On Easter day (5th April 2026) we generated 19.5kWh but our generation varies from 1kWh to 30kWh winter to summer. As a rule of thumb a domestic system generates about 10% in the middle of winter of what it produces in the middle of summer.
So I went in search of the reasons for such a big difference.
1. Photoperiod (Daylight Hours)
Let's start with the difference between daylight hours.
London Solstice Comparison:
June 21: ~16 hours 38 minutes of daylight.
December 21: ~7 hours 49 minutes of daylight.
That's a bit less than half so that on it's own doesn't explain it.
2. The Cosine Effect (Angle of Incidence)
As well as shorter days, the sun stays so low in the winter.
The maximum energy generation occurs when sunlight hits the panels at a 0° angle of incidence—perfectly perpendicular. As the sun is much lower in the winter, this angle increases, and we encounter the Cosine Law. Mathematically, the effective irradiance is proportional to the cosine of the angle between the sun’s rays and the panel's 'normal' (an imaginary line sticking straight out of the panel). Essentially, as that angle grows, the 'projected area' of the panel relative to the sun shrinks, diluting the energy density.
The formula for the power (P) generated is:
P(generated) = P(theoretical peak) x cos(θ)
where θ is the angle of incidence, described above. At noon in mid-summer, when the sun is high and θ is small, cos(θ) is near 1 (100% efficiency). In a UK December, with the sun hovering near the horizon, that angle becomes so wide that the cosine value (and therefore power generated) falls.
On a UK summer's day, the sun reaches an altitude of around 60°. In winter, it struggles to hit 15°. In other words the sun’s rays hit at such a glancing angle in winter that the "effective area" of the panel is reduced. If your roof is at a 35° pitch, the angle of incidence is roughly 40° so from the equation we get cos(40°) = 0.76 meaning a reduction of about a quarter.

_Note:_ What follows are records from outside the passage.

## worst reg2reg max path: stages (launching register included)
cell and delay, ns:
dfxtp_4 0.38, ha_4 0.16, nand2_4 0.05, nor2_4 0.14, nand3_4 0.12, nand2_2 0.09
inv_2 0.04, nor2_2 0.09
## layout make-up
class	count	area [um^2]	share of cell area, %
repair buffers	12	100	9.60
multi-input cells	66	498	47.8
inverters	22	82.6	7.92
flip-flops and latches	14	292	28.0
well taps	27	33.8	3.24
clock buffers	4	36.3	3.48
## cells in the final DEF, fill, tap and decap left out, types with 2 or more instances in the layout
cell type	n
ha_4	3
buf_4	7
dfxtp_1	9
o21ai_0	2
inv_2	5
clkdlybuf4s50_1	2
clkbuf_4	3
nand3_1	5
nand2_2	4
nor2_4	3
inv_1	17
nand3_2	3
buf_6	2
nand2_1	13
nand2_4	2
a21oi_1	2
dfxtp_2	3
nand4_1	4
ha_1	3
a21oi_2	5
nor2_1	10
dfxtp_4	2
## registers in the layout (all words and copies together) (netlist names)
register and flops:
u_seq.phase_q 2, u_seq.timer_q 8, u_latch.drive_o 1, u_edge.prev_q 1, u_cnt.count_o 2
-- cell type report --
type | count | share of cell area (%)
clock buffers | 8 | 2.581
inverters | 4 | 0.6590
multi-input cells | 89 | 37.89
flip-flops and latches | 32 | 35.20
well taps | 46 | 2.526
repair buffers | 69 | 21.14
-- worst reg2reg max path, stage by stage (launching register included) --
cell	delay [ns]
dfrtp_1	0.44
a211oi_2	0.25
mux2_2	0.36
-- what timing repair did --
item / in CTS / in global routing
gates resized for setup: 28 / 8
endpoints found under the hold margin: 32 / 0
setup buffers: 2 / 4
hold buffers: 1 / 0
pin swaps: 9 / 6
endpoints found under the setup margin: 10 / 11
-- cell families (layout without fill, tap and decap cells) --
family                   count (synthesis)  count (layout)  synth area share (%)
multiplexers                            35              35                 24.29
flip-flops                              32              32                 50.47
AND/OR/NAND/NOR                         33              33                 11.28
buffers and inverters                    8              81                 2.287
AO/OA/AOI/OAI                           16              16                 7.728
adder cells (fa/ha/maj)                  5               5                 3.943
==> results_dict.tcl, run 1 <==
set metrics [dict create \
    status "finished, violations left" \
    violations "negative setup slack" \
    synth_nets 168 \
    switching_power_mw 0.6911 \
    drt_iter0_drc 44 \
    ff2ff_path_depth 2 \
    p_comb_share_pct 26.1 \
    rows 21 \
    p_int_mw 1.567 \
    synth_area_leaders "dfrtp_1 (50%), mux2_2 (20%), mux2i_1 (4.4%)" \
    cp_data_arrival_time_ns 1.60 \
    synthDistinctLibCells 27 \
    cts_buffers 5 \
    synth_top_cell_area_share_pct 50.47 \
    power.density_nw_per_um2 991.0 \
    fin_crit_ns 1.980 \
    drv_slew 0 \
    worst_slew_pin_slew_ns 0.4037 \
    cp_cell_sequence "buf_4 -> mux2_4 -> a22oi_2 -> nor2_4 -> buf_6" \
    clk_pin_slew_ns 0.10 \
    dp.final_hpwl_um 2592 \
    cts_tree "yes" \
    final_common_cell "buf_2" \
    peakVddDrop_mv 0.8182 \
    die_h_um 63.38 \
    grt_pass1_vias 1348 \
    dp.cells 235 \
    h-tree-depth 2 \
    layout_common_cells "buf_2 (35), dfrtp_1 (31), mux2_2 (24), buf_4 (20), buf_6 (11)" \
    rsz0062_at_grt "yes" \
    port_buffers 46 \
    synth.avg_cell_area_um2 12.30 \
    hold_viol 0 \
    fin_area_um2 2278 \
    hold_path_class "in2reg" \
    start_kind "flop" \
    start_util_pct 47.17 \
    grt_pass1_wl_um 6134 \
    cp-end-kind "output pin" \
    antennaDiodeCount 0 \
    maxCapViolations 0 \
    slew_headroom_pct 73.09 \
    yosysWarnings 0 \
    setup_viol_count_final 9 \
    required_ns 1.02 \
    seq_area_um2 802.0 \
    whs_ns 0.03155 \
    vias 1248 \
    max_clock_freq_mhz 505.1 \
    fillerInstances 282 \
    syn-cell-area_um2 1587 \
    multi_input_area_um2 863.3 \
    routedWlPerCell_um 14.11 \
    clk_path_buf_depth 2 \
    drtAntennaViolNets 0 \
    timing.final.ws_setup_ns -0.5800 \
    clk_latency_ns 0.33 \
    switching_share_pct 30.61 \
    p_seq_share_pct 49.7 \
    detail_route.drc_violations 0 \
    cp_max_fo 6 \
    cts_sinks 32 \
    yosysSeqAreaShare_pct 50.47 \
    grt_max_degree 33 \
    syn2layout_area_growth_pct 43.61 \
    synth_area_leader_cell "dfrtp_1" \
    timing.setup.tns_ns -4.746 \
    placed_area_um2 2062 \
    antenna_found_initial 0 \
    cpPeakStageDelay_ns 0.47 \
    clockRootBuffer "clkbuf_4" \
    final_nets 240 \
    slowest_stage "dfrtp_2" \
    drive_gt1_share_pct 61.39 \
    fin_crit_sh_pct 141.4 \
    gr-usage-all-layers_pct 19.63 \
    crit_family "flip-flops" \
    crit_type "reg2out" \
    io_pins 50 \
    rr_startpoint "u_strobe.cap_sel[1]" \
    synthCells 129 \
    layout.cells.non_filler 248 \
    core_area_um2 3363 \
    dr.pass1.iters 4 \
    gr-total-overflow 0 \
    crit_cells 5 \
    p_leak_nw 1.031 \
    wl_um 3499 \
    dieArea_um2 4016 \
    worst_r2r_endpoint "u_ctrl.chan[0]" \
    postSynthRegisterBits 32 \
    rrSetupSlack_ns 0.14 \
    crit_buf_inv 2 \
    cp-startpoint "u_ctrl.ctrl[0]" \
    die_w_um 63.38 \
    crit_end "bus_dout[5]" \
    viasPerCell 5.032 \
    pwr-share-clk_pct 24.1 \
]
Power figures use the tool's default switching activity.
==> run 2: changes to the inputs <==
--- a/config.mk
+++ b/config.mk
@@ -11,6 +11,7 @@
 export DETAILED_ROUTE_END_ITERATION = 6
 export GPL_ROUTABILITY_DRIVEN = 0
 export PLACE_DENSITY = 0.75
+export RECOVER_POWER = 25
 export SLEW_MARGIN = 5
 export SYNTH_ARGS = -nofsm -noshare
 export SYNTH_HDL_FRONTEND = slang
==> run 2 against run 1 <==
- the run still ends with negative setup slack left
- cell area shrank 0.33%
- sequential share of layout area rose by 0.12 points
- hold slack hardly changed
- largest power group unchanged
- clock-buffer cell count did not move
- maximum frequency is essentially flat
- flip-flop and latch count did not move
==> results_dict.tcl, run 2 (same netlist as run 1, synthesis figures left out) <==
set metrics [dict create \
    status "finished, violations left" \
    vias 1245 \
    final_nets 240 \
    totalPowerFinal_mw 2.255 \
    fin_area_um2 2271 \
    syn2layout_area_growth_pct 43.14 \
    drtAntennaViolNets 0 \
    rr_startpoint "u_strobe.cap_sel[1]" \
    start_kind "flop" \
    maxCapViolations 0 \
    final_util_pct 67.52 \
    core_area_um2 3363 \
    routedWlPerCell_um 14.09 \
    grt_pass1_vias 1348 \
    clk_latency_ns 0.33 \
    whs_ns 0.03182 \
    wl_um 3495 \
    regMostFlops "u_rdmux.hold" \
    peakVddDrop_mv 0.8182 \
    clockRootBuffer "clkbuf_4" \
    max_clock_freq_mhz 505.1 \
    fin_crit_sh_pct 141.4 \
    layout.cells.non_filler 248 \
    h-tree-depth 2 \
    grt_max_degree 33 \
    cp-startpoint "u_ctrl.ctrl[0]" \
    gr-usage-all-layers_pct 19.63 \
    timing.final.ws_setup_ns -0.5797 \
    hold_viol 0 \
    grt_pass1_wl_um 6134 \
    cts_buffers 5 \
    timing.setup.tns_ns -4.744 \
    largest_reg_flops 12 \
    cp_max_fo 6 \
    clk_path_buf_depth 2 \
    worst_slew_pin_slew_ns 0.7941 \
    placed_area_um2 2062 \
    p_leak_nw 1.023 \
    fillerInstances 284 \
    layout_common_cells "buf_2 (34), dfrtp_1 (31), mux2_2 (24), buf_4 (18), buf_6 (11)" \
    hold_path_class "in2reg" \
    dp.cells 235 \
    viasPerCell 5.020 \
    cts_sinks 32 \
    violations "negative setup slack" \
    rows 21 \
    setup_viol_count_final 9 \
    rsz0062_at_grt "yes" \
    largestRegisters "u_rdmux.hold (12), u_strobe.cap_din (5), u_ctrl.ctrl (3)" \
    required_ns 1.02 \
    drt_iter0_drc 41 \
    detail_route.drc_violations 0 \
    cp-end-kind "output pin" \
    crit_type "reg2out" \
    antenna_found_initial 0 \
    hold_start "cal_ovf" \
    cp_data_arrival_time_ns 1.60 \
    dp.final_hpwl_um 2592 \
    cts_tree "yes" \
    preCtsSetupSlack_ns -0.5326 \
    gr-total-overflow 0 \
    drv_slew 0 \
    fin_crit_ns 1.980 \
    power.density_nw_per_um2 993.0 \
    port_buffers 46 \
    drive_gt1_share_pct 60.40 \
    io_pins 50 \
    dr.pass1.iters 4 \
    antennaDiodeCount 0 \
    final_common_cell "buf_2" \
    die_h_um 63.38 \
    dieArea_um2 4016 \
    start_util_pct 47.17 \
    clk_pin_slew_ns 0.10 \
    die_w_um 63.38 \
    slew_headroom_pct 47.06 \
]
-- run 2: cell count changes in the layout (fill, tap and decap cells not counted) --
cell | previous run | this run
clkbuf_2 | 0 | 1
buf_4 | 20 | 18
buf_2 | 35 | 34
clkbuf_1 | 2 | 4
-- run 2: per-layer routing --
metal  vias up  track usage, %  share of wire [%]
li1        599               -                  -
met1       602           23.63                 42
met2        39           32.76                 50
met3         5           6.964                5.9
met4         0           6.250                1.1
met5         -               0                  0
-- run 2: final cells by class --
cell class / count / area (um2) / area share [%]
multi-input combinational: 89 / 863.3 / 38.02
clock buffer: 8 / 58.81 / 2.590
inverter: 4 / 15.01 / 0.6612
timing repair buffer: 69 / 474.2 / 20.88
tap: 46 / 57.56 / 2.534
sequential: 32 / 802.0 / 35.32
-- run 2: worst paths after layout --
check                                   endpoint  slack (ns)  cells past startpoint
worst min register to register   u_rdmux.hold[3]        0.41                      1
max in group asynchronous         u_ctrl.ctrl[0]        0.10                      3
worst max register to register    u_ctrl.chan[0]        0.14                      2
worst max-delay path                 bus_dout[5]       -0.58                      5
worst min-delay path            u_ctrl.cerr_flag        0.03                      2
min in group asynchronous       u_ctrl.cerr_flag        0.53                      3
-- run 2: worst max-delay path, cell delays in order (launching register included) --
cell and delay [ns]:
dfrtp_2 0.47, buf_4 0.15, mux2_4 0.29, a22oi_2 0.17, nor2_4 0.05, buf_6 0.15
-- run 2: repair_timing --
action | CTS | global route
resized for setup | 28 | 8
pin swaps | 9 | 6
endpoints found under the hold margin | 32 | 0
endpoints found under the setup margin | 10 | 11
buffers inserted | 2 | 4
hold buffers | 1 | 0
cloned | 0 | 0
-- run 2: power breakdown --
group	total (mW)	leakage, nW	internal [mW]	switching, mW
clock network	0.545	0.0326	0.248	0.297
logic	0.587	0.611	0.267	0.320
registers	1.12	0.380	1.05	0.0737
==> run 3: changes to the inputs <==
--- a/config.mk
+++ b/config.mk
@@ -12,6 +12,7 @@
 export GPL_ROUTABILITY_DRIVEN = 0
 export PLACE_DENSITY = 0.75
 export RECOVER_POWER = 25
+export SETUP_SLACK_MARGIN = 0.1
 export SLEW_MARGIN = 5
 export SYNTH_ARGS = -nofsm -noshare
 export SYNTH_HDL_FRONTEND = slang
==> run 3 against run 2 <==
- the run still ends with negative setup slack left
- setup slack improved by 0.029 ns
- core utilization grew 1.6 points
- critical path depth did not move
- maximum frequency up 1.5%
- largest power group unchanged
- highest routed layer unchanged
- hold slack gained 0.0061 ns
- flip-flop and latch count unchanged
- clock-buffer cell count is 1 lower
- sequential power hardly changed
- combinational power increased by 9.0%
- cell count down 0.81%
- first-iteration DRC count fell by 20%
--- config.mk ---
export PLATFORM = sky130hd
export DESIGN_NAME = alu_ripple
export DESIGN_NICKNAME = d
export VERILOG_FILES = /design/src/rtl/alu_pkg.sv /design/src/rtl/alu_bit_slice.sv /design/src/rtl/alu_msb_slice.sv /design/src/rtl/alu_zero_detect.sv /design/src/rtl/alu_ripple.sv
export SDC_FILE = /design/constraint.sdc
export NUM_CORES = 1
export LEC_CHECK = 0
export BUFFER_PORTS_ARGS = -buffer_cell sky130_fd_sc_hd__buf_2
export CAP_MARGIN = 20
export CORE_UTILIZATION = 50
export DETAILED_ROUTE_END_ITERATION = 10
export GPL_TIMING_DRIVEN = 0
export PLACE_DENSITY = 0.75
export SLEW_MARGIN = 20
export SYNTH_ARGS = -nofsm -noshare
export SYNTH_HDL_FRONTEND = slang
export SYNTH_SLANG_ARGS = --single-unit
export TNS_END_PERCENT = 50
--- constraint.sdc ---
create_clock -name vclk -period 46.3
set_input_delay 6.945 -clock vclk [all_inputs]
set_output_delay 6.945 -clock vclk [all_outputs]
set_load 0.005 [all_outputs]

P(generated) = P(theoretical max) x 0.76.
Se we've got as far as about half the daylight and two thirds of the generation - we're getting there.
3. Diffuse Horizontal and Direct Normal Irradiance (it's the atmosphere, and clouds)
Now we move on to the impact of the atmosphere and clouds - being lower in the winter that sunlight is travelling through more atmosphere to reach our panels and the winter is obviously more cloudy so these factors both affect the generation too.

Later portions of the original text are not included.